Chemical Description

Different sources of media describe the Chemical Description of 100-44-7 differently. You can refer to the following data:
1. Benzyl chloride is a colorless liquid used in organic synthesis.
2. Benzyl chloride is an organic compound that is used as a precursor to various chemicals, including benzyl alcohol.

Chemical Properties

Benzyl chloride is a colorless to s lightly yellow liquid with a strong, unpleasant, irritating odor. The Odor Threshold is 0.05 ppm.The stabilized form of benzyl chloride contains a fixed amount of a sodium carbonate solution or propylene oxide.

Physical properties

Colorless to pale yellowish-brown liquid with a pungent, aromatic, irritating odor. Odor threshold concentration is 47 ppbv (Leonardos et al., 1969). Katz and Talbert (1930) reported an experimental detection odor threshold concentration of 210 μg/m3 (41 ppbv). The solubility of benzyl chloride in water is 0.33 g/L at 4°C, 0.49 g/L at 20°C, and 0.55 g/L at 30°C. It is freely soluble in chloroform, acetone, acetic acid esters, diethyl ether, and ethyl alcohol.


Benzyl chloride is used in the manufacture of benzyl Compounds, dyes, artificial resins, tanning agents, phar maceuticals, plasticizers, synthetic tannins, perfumes, lubricants, and quaternary ammonium compounds. It is also an intermediate in the preparation of phenylacetic acid (precursor to phamaceuticals).


ChEBI: Benzyl chloride is a member of the class of benzyl chlorides that is toluene substituted on the alpha-carbon with chlorine.

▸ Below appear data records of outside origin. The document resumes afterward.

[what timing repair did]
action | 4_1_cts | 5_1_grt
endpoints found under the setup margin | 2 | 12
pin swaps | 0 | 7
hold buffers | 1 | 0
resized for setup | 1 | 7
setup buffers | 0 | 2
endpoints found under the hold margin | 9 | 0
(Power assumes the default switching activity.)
--- config.mk ---
export PLATFORM = sky130hd
export DESIGN_NAME = fetch_unit
export DESIGN_NICKNAME = d
export VERILOG_FILES = /design/src/hw/fetch_unit.sv
export VERILOG_INCLUDE_DIRS = /design/src /design/src/hw
export SDC_FILE = /design/constraint.sdc
export NUM_CORES = 2
export LEC_CHECK = 0
export BUFFER_PORTS_ARGS = -buffer_cell sky130_fd_sc_hd__buf_4
export CAP_MARGIN = 20
export CORE_ASPECT_RATIO = 0.6
export CORE_MARGIN = 5
export CORE_UTILIZATION = 55
export CTS_BUF_LIST = sky130_fd_sc_hd__clkbuf_8
export DETAILED_ROUTE_END_ITERATION = 10
export GPL_TIMING_DRIVEN = 0
export PLACE_DENSITY = 0.73
export SLEW_MARGIN = 15
export SYNTH_ARGS = -nofsm -noshare
export SYNTH_HDL_FRONTEND = slang
export SYNTH_SLANG_ARGS = --single-unit
--- constraint.sdc ---
create_clock -name clk -period 3.84 [get_ports clk]
set_input_delay 0.768 -clock clk [delete_from_list [all_inputs] [get_ports clk]]
set_output_delay 0.768 -clock clk [all_outputs]
set_load 0.01 [all_outputs]
`src/hw/cpu_config.svh`:
```
`ifndef CPU_CONFIG_SVH
`define CPU_CONFIG_SVH

// data path and instruction width in bits
`define CPU_WORD 16

// architectural registers, r0 reads as zero
`define CPU_REGS 16

// program memory size in 16-bit words
`define IMEM_DEPTH 256

// data memory size in 16-bit words
`define DMEM_DEPTH 256

`endif

```
`src/hw/cpu_pkg.sv`:
```
package cpu_pkg;

  // instruction opcodes, bits 15:12 of every instruction
  typedef enum logic [3:0] {
    ADD  = 4'b0000,
    SUB  = 4'b0001,
    XOR  = 4'b0010,
    NOP0 = 4'b0011,
    SLL  = 4'b0100,
    SRA  = 4'b0101,
    ROR  = 4'b0110,
    NOP2 = 4'b0111,
    LW   = 4'b1000,
    SW   = 4'b1001,
    LLB  = 4'b1010,
    LHB  = 4'b1011,
    B    = 4'b1100,
    NOP1 = 4'b1101,
    PCS  = 4'b1110,
    HLT  = 4'b1111
  } opcode_e;

  // branch conditions, bits 11:9 of a B instruction
  typedef enum logic [2:0] {
    NE = 3'b000,
    EQ = 3'b001,
    GT = 3'b010,
    LT = 3'b011,
    GE = 3'b100,
    LE = 3'b101,
    OV = 3'b110,
    UN = 3'b111
  } br_cond_e;

  // zero, overflow and negative flags
  typedef struct packed {
    logic z;
    logic v;
    logic n;
  } flags_t;

endpackage

```
`src/hw/cpu_ifs.sv`:
```
`include "cpu_config.svh"

// decode to execute pipeline register contents
interface id_ex_if import cpu_pkg::*; ();
  logic                           valid;
  opcode_e                        op;
  logic [$clog2(`CPU_REGS)-1:0]   rd;
  logic [`CPU_WORD-1:0]           a_val;
  logic [`CPU_WORD-1:0]           b_val;
  logic [`CPU_WORD-1:0]           imm;
  logic [`CPU_WORD-1:0]           store_val;
  logic [`CPU_WORD-1:0]           pc_plus2;
  br_cond_e                       cond;
  // signed word offset of a branch
  logic [8:0]                     br_off;
  logic                           we_reg;

  modport src (output valid, op, rd, a_val, b_val, imm, store_val, pc_plus2, cond,
               br_off, we_reg);
  modport dst (input valid, op, rd, a_val, b_val, imm, store_val, pc_plus2, cond,
               br_off, we_reg);
endinterface

// execute to memory pipeline register contents
interface ex_mem_if ();
  logic                           valid;
  logic                           we_reg;
  logic [$clog2(`CPU_REGS)-1:0]   rd;
  // alu result, pcs value or byte address for lw/sw
  logic [`CPU_WORD-1:0]           result;
  logic                           mem_rd;
  logic                           mem_wr;
  logic [`CPU_WORD-1:0]           store_val;
  logic                           is_hlt;

  modport src (output valid, we_reg, rd, result, mem_rd, mem_wr, store_val, is_hlt);
  modport dst (input valid, we_reg, rd, result, mem_rd, mem_wr, store_val, is_hlt);
  // decode only needs the pending writer for its interlock
  modport watch (input valid, we_reg, rd);
endinterface

```
`src/hw/alu.sv`:
```
`include "cpu_config.svh"

module alu import cpu_pkg::*; (
  input  opcode_e              op,
  input  logic [`CPU_WORD-1:0] a,
  input  logic [`CPU_WORD-1:0] b,
  output logic [`CPU_WORD-1:0] result,
  output logic                 z,
  output logic                 v,
  output logic                 n
);
  localparam int W  = `CPU_WORD;
  localparam int SW = $clog2(W);

  logic [W-1:0]   sum;
  logic [W-1:0]   diff;
  logic [2*W-1:0] rot;
  logic [SW-1:0]  sh;

  // shift amount from low bits of b, 0..15
  assign sh   = b[SW-1:0];
  assign sum  = a + b;
  assign diff = a - b;
  // rotate right by shifting a doubled copy
  assign rot  = {a, a} >> sh;

  always_comb begin
    v = 1'b0;
    case (op)
      ADD: begin
        result = sum;
        // same-sign operands giving a different-sign sum
        v      = (a[W-1] == b[W-1]) && (sum[W-1] != a[W-1]);
      end
      SUB: begin
        result = diff;
        v      = (a[W-1] != b[W-1]) && (diff[W-1] != a[W-1]);
      end
      XOR: result = a ^ b;
      SLL: result = a << sh;
      SRA: result = $signed(a) >>> sh;
      ROR: result = rot[W-1:0];
      // llb, lhb and the rest take b unchanged
      default: result = b;
    endcase
  end

  assign z = (result == '0);
  assign n = result[W-1];

endmodule

```
`src/hw/execute_unit.sv`:
```
`include "cpu_config.svh"

module execute_unit import cpu_pkg::*; (
  input  logic                 clk,
  input  logic                 rst,
  output logic                 br_taken,
  output logic [`CPU_WORD-1:0] br_target,
  id_ex_if.dst                 id_ex,
  ex_mem_if.src                ex_mem
);
  flags_t               flags;
  logic [`CPU_WORD-1:0] alu_b;
  logic [`CPU_WORD-1:0] alu_result;
  logic [`CPU_WORD-1:0] mem_addr;
  logic [`CPU_WORD-1:0] ex_result;
  logic                 alu_z;
  logic                 alu_v;
  logic                 alu_n;
  logic                 cond_met;

  // second alu operand, immediate for shifts/llb, merged byte for lhb
  always_comb begin
    case (id_ex.op)
      SLL, SRA, ROR, LLB: alu_b = id_ex.imm;
      LHB:                alu_b = {id_ex.imm[7:0], id_ex.a_val[7:0]};
      default:            alu_b = id_ex.b_val;
    endcase
  end

  alu u_alu (
    .op     (id_ex.op),
    .a      (id_ex.a_val),
    .b      (alu_b),
    .result (alu_result),
    .z      (alu_z),
    .v      (alu_v),
    .n      (alu_n)
  );

  // base plus scaled offset
  assign mem_addr = id_ex.a_val + id_ex.imm;

  always_comb begin
    case (id_ex.op)
      LW, SW:  ex_result = mem_addr;
      PCS:     ex_result = id_ex.pc_plus2;
      default: ex_result = alu_result;
    endcase
  end

  // flag register, z on all alu ops, v and n on add/sub only
  always_ff @(posedge clk) begin
    if (rst) begin
      flags <= '0;
    end else if (id_ex.valid) begin
      if (id_ex.op inside {ADD, SUB, XOR, SLL, SRA, ROR}) begin
        flags.z <= alu_z;
      end
      if (id_ex.op inside {ADD, SUB}) begin
        flags.v <= alu_v;
        flags.n <= alu_n;
      end
    end
  end

  always_comb begin
    case (id_ex.cond)
      NE:      cond_met = !flags.z;
      EQ:      cond_met = flags.z;
      GT:      cond_met = !flags.z && !flags.n;
      LT:      cond_met = flags.n;
      GE:      cond_met = flags.z || !flags.n;
      LE:      cond_met = flags.z || flags.n;
      OV:      cond_met = flags.v;
      default: cond_met = 1'b1;
    endcase
  end

  assign br_taken  = id_ex.valid && (id_ex.op == B) && cond_met;
  // pc + 2 + 2 * signed word offset
  assign br_target = id_ex.pc_plus2 +
                     {{(`CPU_WORD-10){id_ex.br_off[8]}}, id_ex.br_off, 1'b0};

  // EX/MEM control
  always_ff @(posedge clk) begin
    if (rst) begin
      ex_mem.valid  <= 1'b0;
      ex_mem.we_reg <= 1'b0;
      ex_mem.mem_rd <= 1'b0;
      ex_mem.mem_wr <= 1'b0;
      ex_mem.is_hlt <= 1'b0;
    end else begin
      ex_mem.valid  <= id_ex.valid;
      ex_mem.we_reg <= id_ex.valid && id_ex.we_reg;
      ex_mem.mem_rd <= id_ex.valid && (id_ex.op == LW);
      ex_mem.mem_wr <= id_ex.valid && (id_ex.op == SW);
      ex_mem.is_hlt <= id_ex.valid && (id_ex.op == HLT);
    end
  end

  // EX/MEM payload
  always_ff @(posedge clk) begin
    ex_mem.rd        <= id_ex.rd;
    ex_mem.result    <= ex_result;
    ex_mem.store_val <= id_ex.store_val;
  end

endmodule

```
`src/flat_wrapper.sv`:
```
// flat-port wrapper written by rule: the top's interface ports become plain ports
module execute_unit_flat import cpu_pkg::*;
  (clk, rst, br_taken, br_target, id_ex_valid, id_ex_op, id_ex_rd, id_ex_a_val, id_ex_b_val, id_ex_imm, id_ex_store_val, id_ex_pc_plus2, id_ex_cond, id_ex_br_off, id_ex_we_reg, ex_mem_valid, ex_mem_we_reg, ex_mem_rd, ex_mem_result, ex_mem_mem_rd, ex_mem_mem_wr, ex_mem_store_val, ex_mem_is_hlt);
  id_ex_if id_ex_i ();
  ex_mem_if ex_mem_i ();
  input  logic clk;
  input  logic rst;
  output logic br_taken;
  output logic [`CPU_WORD-1:0] br_target;
  input wire logic [$bits(id_ex_i.valid)-1:0] id_ex_valid;
  input wire logic [$bits(id_ex_i.op)-1:0] id_ex_op;
  input wire logic [$bits(id_ex_i.rd)-1:0] id_ex_rd;
  input wire logic [$bits(id_ex_i.a_val)-1:0] id_ex_a_val;
  input wire logic [$bits(id_ex_i.b_val)-1:0] id_ex_b_val;
  input wire logic [$bits(id_ex_i.imm)-1:0] id_ex_imm;
  input wire logic [$bits(id_ex_i.store_val)-1:0] id_ex_store_val;
  input wire logic [$bits(id_ex_i.pc_plus2)-1:0] id_ex_pc_plus2;
  input wire logic [$bits(id_ex_i.cond)-1:0] id_ex_cond;
  input wire logic [$bits(id_ex_i.br_off)-1:0] id_ex_br_off;
  input wire logic [$bits(id_ex_i.we_reg)-1:0] id_ex_we_reg;
  output wire logic [$bits(ex_mem_i.valid)-1:0] ex_mem_valid;
  output wire logic [$bits(ex_mem_i.we_reg)-1:0] ex_mem_we_reg;
  output wire logic [$bits(ex_mem_i.rd)-1:0] ex_mem_rd;
  output wire logic [$bits(ex_mem_i.result)-1:0] ex_mem_result;
  output wire logic [$bits(ex_mem_i.mem_rd)-1:0] ex_mem_mem_rd;
  output wire logic [$bits(ex_mem_i.mem_wr)-1:0] ex_mem_mem_wr;
  output wire logic [$bits(ex_mem_i.store_val)-1:0] ex_mem_store_val;
  output wire logic [$bits(ex_mem_i.is_hlt)-1:0] ex_mem_is_hlt;
  assign id_ex_i.valid = id_ex_valid;
  assign id_ex_i.op = id_ex_op;
  assign id_ex_i.rd = id_ex_rd;
  assign id_ex_i.a_val = id_ex_a_val;
  assign id_ex_i.b_val = id_ex_b_val;
  assign id_ex_i.imm = id_ex_imm;
  assign id_ex_i.store_val = id_ex_store_val;
  assign id_ex_i.pc_plus2 = id_ex_pc_plus2;
  assign id_ex_i.cond = id_ex_cond;
  assign id_ex_i.br_off = id_ex_br_off;
  assign id_ex_i.we_reg = id_ex_we_reg;
  assign ex_mem_valid = ex_mem_i.valid;
  assign ex_mem_we_reg = ex_mem_i.we_reg;
  assign ex_mem_rd = ex_mem_i.rd;
  assign ex_mem_result = ex_mem_i.result;
  assign ex_mem_mem_rd = ex_mem_i.mem_rd;
  assign ex_mem_mem_wr = ex_mem_i.mem_wr;
  assign ex_mem_store_val = ex_mem_i.store_val;
  assign ex_mem_is_hlt = ex_mem_i.is_hlt;
  execute_unit u_core (.clk(clk), .rst(rst), .br_taken(br_taken), .br_target(br_target), .id_ex(id_ex_i), .ex_mem(ex_mem_i));
endmodule
```
`config.mk`:
```
export PLATFORM = sky130hd
export DESIGN_NAME = execute_unit_flat
export DESIGN_NICKNAME = d
export VERILOG_FILES = /design/src/hw/cpu_pkg.sv /design/src/hw/cpu_ifs.sv /design/src/hw/alu.sv /design/src/hw/execute_unit.sv /design/src/flat_wrapper.sv
export VERILOG_INCLUDE_DIRS = /design/src /design/src/hw
export SDC_FILE = /design/constraint.sdc
export NUM_CORES = 1
export LEC_CHECK = 0
export ABC_AREA = 1
export ABC_CLOCK_PERIOD_IN_PS = 6300
export BUFFER_PORTS_ARGS = -buffer_cell sky130_fd_sc_hd__buf_2
export CAP_MARGIN = 20
export CORE_MARGIN = 2
export CORE_UTILIZATION = 61
export CTS_BUF_LIST = sky130_fd_sc_hd__clkbuf_8 sky130_fd_sc_hd__clkbuf_16
export DETAILED_ROUTE_END_ITERATION = 8
export HOLD_SLACK_MARGIN = 0.1
export MAX_ROUTING_LAYER = met4
export PLACE_DENSITY_LB_ADDON = 0.05
export SLEW_MARGIN = 40
export SYNTH_ARGS = -nofsm -noshare
export SYNTH_HDL_FRONTEND = slang
export SYNTH_SLANG_ARGS = --single-unit
```
`constraint.sdc`:
```
create_clock -name clk -period 6.3 [get_ports clk]
set_input_delay 0.63 -clock clk [delete_from_list [all_inputs] [get_ports clk]]
set_output_delay 0.63 -clock clk [all_outputs]
set_load 0.03 [all_outputs]
```
==> results.yml <==
status:
  status: "finished, violations left"
  violations: "design-rule violations"
synthesis:
  ys_top_cells_by_count: "328 x nand2_1, 190 x nand3_1, 132 x inv_1, 104 x nor2_1, 90 x a21oi_1"
  syn_inst: 1202
  yosysUniqueCellTypes: 53
  synth_most_common_cell: "nand2_1"
  syn_area_mm2: 0.00686
  synth_edf_count: 0
  syn_area_per_cell_um2: 5.71
  ys_seq_area_frac: 0.128
  synth_area_leader_cell: "nand2_1"
  ys_async_sr_fraction: 0
  ys_ff_latch: 44
  synth.top_cell.area_share: 0.179
  synth_warnings: 0
  syn_nets: 1371
  synthTopCellsByArea: "nand2_1 18%, nand3_1 14%, dfxtp_1 13%"
  synth_flop_cell: "dfxtp_1"
route:
  met2_length_um: 11400
  vias: 9089
  totalWireLength_um: 26100
  drc: 4
  via_per_inst: 6.14
  dr.pass1.iters: 9
  met1_length_um: 9610
  highest_layer: "met4"
  routedWlPerCell_um: 17.6
  drt_iter0_drc: 1249
  drtAntennaViolNets: 0
  wl_met3_um: 3680
timing:
  finalCritPeriodShare: 0.689
  worst_slew_pin_slew_ps: 896
  finalMaxSlewViolations: 0
  hold_viol: 0
  rsz0062_at_grt: "no"
  tns_ps: 0
  fmax_mhz: 230
  holdWs_ps: 417
  final-setup-viol-count: 0
  maxSlewHeadroom: 0.401
  fin_skew_ps: 0
  min_period_ps: 4340
pwr:
  peakVddDrop_v: 0.000147
  p_leak_nw: 4.27
  power_density_mw_per_mm2: 183
  power_mw: 1.43
floorplan:
  die_x_um: 110
  die_area_mm2: 0.0121
  initial_core_util: 0.630
  pin_count: 162
  die_height_um: 110
  core_area_mm2: 0.0109
  placementRows: 38
setup_path:
  crit_slowest_cell: "a21oi_2"
  critPathLaunchType: "input pin"
  cp-end-kind: "flop"
  setup.worst_path.class: "in2reg"
  cp.arrival_ps: 4590
  path_max_fanout: 31
  critical_path_required_ps: 6550
  critical_path.max_stage_delay_ps: 470
place:
  place_area_mm2: 0.00768
  gp_congestion: 1.10
  portBuffers: 161
  post-dp-hpwl_um: 21200
clock_tree:
  cts_made_buffers: 5
  postCtsResizedCells: 0
  cts_htree_levels: 2
  clock_path_buffers: 2
  post_cts_buffers: 0
  worstSkewPairLatency_ps: 300
  cts_tree: "done"
  cts_root_buf: "clkbuf_8"
  clk_pin_slew_ps: 90
  cts_sinks: 44
  cts_hold_buf: 0
cells_and_area:
  fillCellCount: 1004
  area_growth_pct: 13.8
  largest_registers: "u_core.ex_mem.result x16, u_core.ex_mem.store_val x16, u_core.ex_mem.rd x4"
  final_design_area_no_fill_mm2: 0.00780
  drive_above_1_share: 0.160
  nNetsFinal: 1507
grt:
  grt_pass1_vias: 7864
  grt_usage: 0.435
  overflow: 0
  grt_max_degree: 37
  grt_pass1_wl_um: 39500
  antenna_found_initial: 1
run:
  maxCapViolations: 0
hold_path:
  hold_class: "in2reg"
-- worst max-delay path, delay by kind of cell --
family	cells	cell delay, ps
adders and majority gates	1	270
and+or+nand+nor	16	2140
AOI/OAI and AO/OA	3	730
buffers and inverters	6	780
-- cell type report --
| class | instances | area (µm²) | area share |
|---|---|---|---|
| multi-input cells | 978 | 5240 | 0.672 |
| flip-flops and latches | 44 | 881 | 0.113 |
| repair buffers | 166 | 843 | 0.108 |
| inverters | 143 | 544 | 0.0697 |
| well taps | 140 | 175 | 0.0224 |
| clock buffers | 5 | 68.8 | 0.00882 |
| clock inverters | 3 | 46.3 | 0.00593 |
| diodes | 2 | 5.00 | 0.000641 |
-- path summary, 6_finish.rpt --
| kind | cells after the start | slack, ps | to | from |
|---|---|---|---|---|
| min | 1 | 420 | u_core.ex_mem.store_val[8]$_DFF_P_ | id_ex_store_val[8] |
| min reg2reg | 2 | 550 | u_core.flags[0]$_SDFFE_PP0P_ | u_core.flags[0]$_SDFFE_PP0P_ |
| max | 26 | 1960 | u_core.flags[2]$_SDFFE_PP0P_ | id_ex_op[1] |
| max reg2reg | 4 | 5460 | u_core.flags[2]$_SDFFE_PP0P_ | u_core.flags[2]$_SDFFE_PP0P_ |
-- cells by family after synthesis --
group / Yosys count / share of synthesized area
AOI/OAI and AO/OA: 216 / 0.184
xor gates and xnor gates: 20 / 0.0255
adders and majority gates: 65 / 0.122
buffers and inverters: 180 / 0.108
DFF: 44 / 0.128
and+or+nand+nor: 677 / 0.432
-- layer usage --
layer | global-route usage | vias up
li1 | - | 4287
met1 | 0.535 | 4023
met2 | 0.677 | 653
met3 | 0.0988 | 126
met4 | 0.199 | 0
met5 | - | -
-- cells in the final DEF (no fill, tap or decap), drive strengths merged, types with 3 or more instances in the layout --
cell / n
nand2: 344
nand3: 195
buf: 166
inv: 141
nor2: 105
a21oi: 92
o21ai: 64
ha: 62
dfxtp: 44
xor2: 18
nor3: 15
o211ai: 12
nand4: 7
a32o: 5
and2: 5
o21bai: 5
o22ai: 5
clkbuf: 5
o31ai: 4
a21o: 4
a221oi: 4
a31oi: 4
a22oi: 4
o2111ai: 3
or2: 3
a211oi: 3
fa: 3
clkinv: 3
a21boi: 3
-- stage by stage --
step	setup WS (ps)	util	std cells
floorplan	2590	-	1202
global placement	1940	0.705	1471
detailed placement	1820	0.706	1471
CTS	2130	0.716	1479
global route	1590	0.717	1480
finish	1960	0.717	1481
-- power by group --
part	internal, mW	total [mW]	switching (mW)
registers	0.304	0.311	0.00697
clock network	0.120	0.227	0.107
logic	0.270	0.892	0.622
No activity file was read; power rests on OpenSTA's default activity.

Benzyl chloride is the starting material for a large number of industrial syntheses. The first preparation of it involved not the chlorination of toluene, however, but the reaction of benzyl alcohol with hydrochloric acid (S. Cannizzaro, 1853). Today, most side-chain chlorination of toluene to produce benzyl chloride. Dibenzyl ether is formed as a byproduct in the alkaline hydrolysis of benzyl chloride to benzyl alcohol. This ether can be re-converted to benzyl chloride by cleavage with hydrogen chloride at a temperature below 100°C.

Production Methods

Benzyl chloride can be synthesized by chloromethylation of benzene in the presence of a catalyst (ZnCl2) or by treatment of benzyl alcohol with SO2Cl2. Commercially it is produced by chlorination of boiling toluene in the presence of light.


Benzyl chloride is used mainly to produce plasticizers (e.g., benzyl butyl phthalate), benzyl alcohol, and phenylacetic acid via benzyl cyanide (used in the production of synthetic penicillin). On a smaller scale, it is used to produce quaternary ammonium salts (for disinfectants and phase-transfer catalysts), benzyl esters (benzyl benzoate and benzyl acetate for the flavors and perfumes industry), dyes of the triphenylmethane series, dibenzyl disulfide (antioxidant for lubricants), benzylphenol, and benzylamines.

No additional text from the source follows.